The Solana Foundation has banned a group of validators enabling MEV bot operations on the network, harming users via serial sandwich attacks.
Bitcoin and Ethereum might be among the most popular blockchains. Still, they don’t function the same way regarding transaction processing.
In Bitcoin, if you send a transaction a second earlier, your transaction will be posted in the next available block as long as you have paid the required network fee.
When “Money Talks,” Retailers Suffer From MEV Bots
Things change when you decide to transact on Ethereum or Solana. Here’s “money talks,” quite literally.
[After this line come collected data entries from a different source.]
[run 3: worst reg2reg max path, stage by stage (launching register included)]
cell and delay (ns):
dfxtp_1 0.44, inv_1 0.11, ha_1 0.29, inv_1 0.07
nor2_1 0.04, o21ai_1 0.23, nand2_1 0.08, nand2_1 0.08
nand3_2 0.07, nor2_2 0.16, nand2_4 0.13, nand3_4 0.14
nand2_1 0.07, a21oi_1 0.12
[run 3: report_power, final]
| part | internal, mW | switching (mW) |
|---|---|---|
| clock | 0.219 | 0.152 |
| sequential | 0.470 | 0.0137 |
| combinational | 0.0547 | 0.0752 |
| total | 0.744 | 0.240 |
There is no canonical transaction ordering like in Bitcoin or Cardano, and you only have to pay more if you want your transaction to get processed faster.
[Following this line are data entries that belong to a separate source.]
## src/rtl/sf48_sequencer.sv

```systemverilog
// 48 kHz sample sequencer: strobe generation, one-entry L/R input buffer and a
// time-shared multiplier producing gain-scaled, saturated L+R and L-R words.
module sf48_sequencer #(
    parameter int         DIV     = 2083,
    parameter logic [7:0] KS_INIT = 8'd70,
    parameter logic [7:0] KD_INIT = 8'd70
) (
    input  logic               clock,
    input  logic               reset,
    input  logic signed [17:0] left,
    input  logic signed [17:0] right,
    input  logic               in_valid,
    output logic               in_ready,
    input  logic               cfg_we,
    input  logic               cfg_sel,
    input  logic [7:0]         cfg_data,
    output logic               tick,
    output logic signed [17:0] sum_out,
    output logic signed [17:0] dif_out,
    output logic               out_valid,
    output logic               underrun
);
    localparam int CW = (DIV > 1) ? $clog2(DIV) : 1;

    localparam logic [1:0] S_IDLE  = 2'd0;
    localparam logic [1:0] S_MUL_S = 2'd1;
    localparam logic [1:0] S_MUL_D = 2'd2;
    localparam logic [1:0] S_OUT   = 2'd3;

    logic [CW-1:0]      cnt_q, cnt_d;
    logic [1:0]         state_q, state_d;
    logic               full_q, full_d;
    logic               under_q, under_d;
    logic signed [17:0] bl_q, br_q;
    logic signed [17:0] wl_q, wl_d, wr_q, wr_d;
    logic [7:0]         ks_sh_q, ks_sh_d, kd_sh_q, kd_sh_d;
    logic [7:0]         ks_q, ks_d, kd_q, kd_d;
    logic signed [27:0] ps_q;
    logic signed [17:0] sum_q, sum_d, dif_q, dif_d;
    logic signed [18:0] op_a;
    logic signed [8:0]  op_b;
    logic signed [27:0] prod;
    logic               xfer;

    // Floor-divide by 128 (arithmetic shift) and clamp to the 18-bit signed range.
    function automatic logic signed [17:0] scale_sat(input logic signed [27:0] p);
        logic signed [27:0] sh;
        sh = p >>> 7;
        if (sh > 28'sd131071)
            scale_sat = 18'sh1FFFF;
        else if (sh < -28'sd131072)
            scale_sat = 18'sh20000;
        else
            scale_sat = sh[17:0];
    endfunction

    assign tick      = (cnt_q == CW'(DIV - 1));
    assign in_ready  = reset & ~full_q;
    assign xfer      = in_valid & in_ready;
    assign out_valid = (state_q == S_OUT);
    assign sum_out   = sum_q;
    assign dif_out   = dif_q;
    assign underrun  = under_q;

    // One multiplier, shared between the sum and difference phases.
    always_comb begin
        if (state_q == S_MUL_D) begin
            op_a = {wl_q[17], wl_q} - {wr_q[17], wr_q};
            op_b = {1'b0, kd_q};
        end else begin
            op_a = {wl_q[17], wl_q} + {wr_q[17], wr_q};
            op_b = {1'b0, ks_q};
        end
        prod = op_a * op_b;
    end

    always_comb begin
        cnt_d   = tick ? '0 : cnt_q + 1'b1;
        state_d = state_q;
        full_d  = full_q;
        under_d = under_q;
        wl_d    = wl_q;
        wr_d    = wr_q;
        ks_sh_d = ks_sh_q;
        kd_sh_d = kd_sh_q;
        ks_d    = ks_q;
        kd_d    = kd_q;
        sum_d   = sum_q;
        dif_d   = dif_q;

        if (cfg_we) begin
            if (cfg_sel) kd_sh_d = cfg_data;
            else         ks_sh_d = cfg_data;
        end
        if (xfer)
            full_d = 1'b1;

        case (state_q)
            S_IDLE: if (tick) begin
                // Gains latch the shadow value from before any same-cycle write.
                ks_d    = ks_sh_q;
                kd_d    = kd_sh_q;
                state_d = S_MUL_S;
                if (full_q) begin
                    wl_d   = bl_q;
                    wr_d   = br_q;
                    full_d = 1'b0;
                end else begin
                    under_d = 1'b1;
                end
            end
            S_MUL_S: state_d = S_MUL_D;
            S_MUL_D: begin
                sum_d   = scale_sat(ps_q);
                dif_d   = scale_sat(prod);
                state_d = S_OUT;
            end
            default: state_d = S_IDLE;
        endcase
    end

    always_ff @(posedge clock) begin
        if (!reset) begin
            cnt_q   <= '0;
            state_q <= S_IDLE;
            full_q  <= 1'b0;
            under_q <= 1'b0;
            wl_q    <= '0;
            wr_q    <= '0;
            ks_sh_q <= KS_INIT;
            kd_sh_q <= KD_INIT;
            ks_q    <= KS_INIT;
            kd_q    <= KD_INIT;
            sum_q   <= '0;
            dif_q   <= '0;
        end else begin
            cnt_q   <= cnt_d;
            state_q <= state_d;
            full_q  <= full_d;
            under_q <= under_d;
            wl_q    <= wl_d;
            wr_q    <= wr_d;
            ks_sh_q <= ks_sh_d;
            kd_sh_q <= kd_sh_d;
            ks_q    <= ks_d;
            kd_q    <= kd_d;
            sum_q   <= sum_d;
            dif_q   <= dif_d;
        end
    end

    always_ff @(posedge clock) begin
        if (xfer) begin
            bl_q <= left;
            br_q <= right;
        end
        if (state_q == S_MUL_S)
            ps_q <= prod;
    end
endmodule
```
Time is money, and it can mean big losses, especially if you want to get in early on a potent meme coin.
For example, suppose you picked out BONK when the meme coin was listed on Raydium. Since it was trading in cents, you might have had a chance to own 20% of the total supply.
However, because you chose the usual “passive” way, as any other ordinary trader would, you were front-jumped by a maximal extraction value (MEV) bot—a missed opportunity.
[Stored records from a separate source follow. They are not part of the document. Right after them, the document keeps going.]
==> config.mk <==
export PLATFORM = sky130hd
export DESIGN_NAME = bias_accumulator
export DESIGN_NICKNAME = d
export VERILOG_FILES = /design/src/rtl/bias_accumulator.sv
export SDC_FILE = /design/constraint.sdc
export NUM_CORES = 1
export LEC_CHECK = 0
export BUFFER_PORTS_ARGS = -buffer_cell sky130_fd_sc_hd__clkbuf_2
export CAP_MARGIN = 20
export CORE_MARGIN = 3
export CORE_UTILIZATION = 35
export CTS_CLUSTER_SIZE = 8
export DETAILED_ROUTE_END_ITERATION = 10
export GPL_TIMING_DRIVEN = 1
export PLACE_DENSITY = 0.59
export REMOVE_ABC_BUFFERS = 1
export SYNTH_ARGS = -nofsm -noshare
export SYNTH_HDL_FRONTEND = slang
export SYNTH_SLANG_ARGS = --single-unit
==> constraint.sdc <==
create_clock -name clk -period 3.9 [get_ports clk]
set_input_delay 0.39 -clock clk [delete_from_list [all_inputs] [get_ports clk]]
set_output_delay 0.39 -clock clk [all_outputs]
set_load 0.02 [all_outputs]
The bot’s deployer paid a higher fee and, thus, bought all the tokens you had planned to acquire.
This unfairly means that, even if you were the first to pick the token out of thousands, the MEV bot would “sandwich” your order, ensuring you get in at the worst possible price.
This is the state of affairs in Ethereum, Solana, and all smart contract platforms that prioritize fees over time in transaction processing.
Every day, MEV bots rack in hundreds of thousands, if not millions, in value by jumping ahead of all others since they pay a higher fee to willing validators.
So much of it is vol bots to lure retail into scam tokens and malicious MEV
On any given day just go to the highest Vol token onchain, u will see what's happening:$RNT – 226M vol in 24H
$125M (More than 50%) is 2 wallets who scammed $1.6M from retail, IN JUST 1 TOKEN https://t.co/rPhtkRnfiS pic.twitter.com/Ixtru0Oyon— Wazz (@WazzCrypto) June 9, 2024
When they do this, prices rise, as in the case of meme coins.
When this happens, you must either cancel the transaction or pay a higher price. If you choose the latter, the bot can exit and pocket the difference, capturing value.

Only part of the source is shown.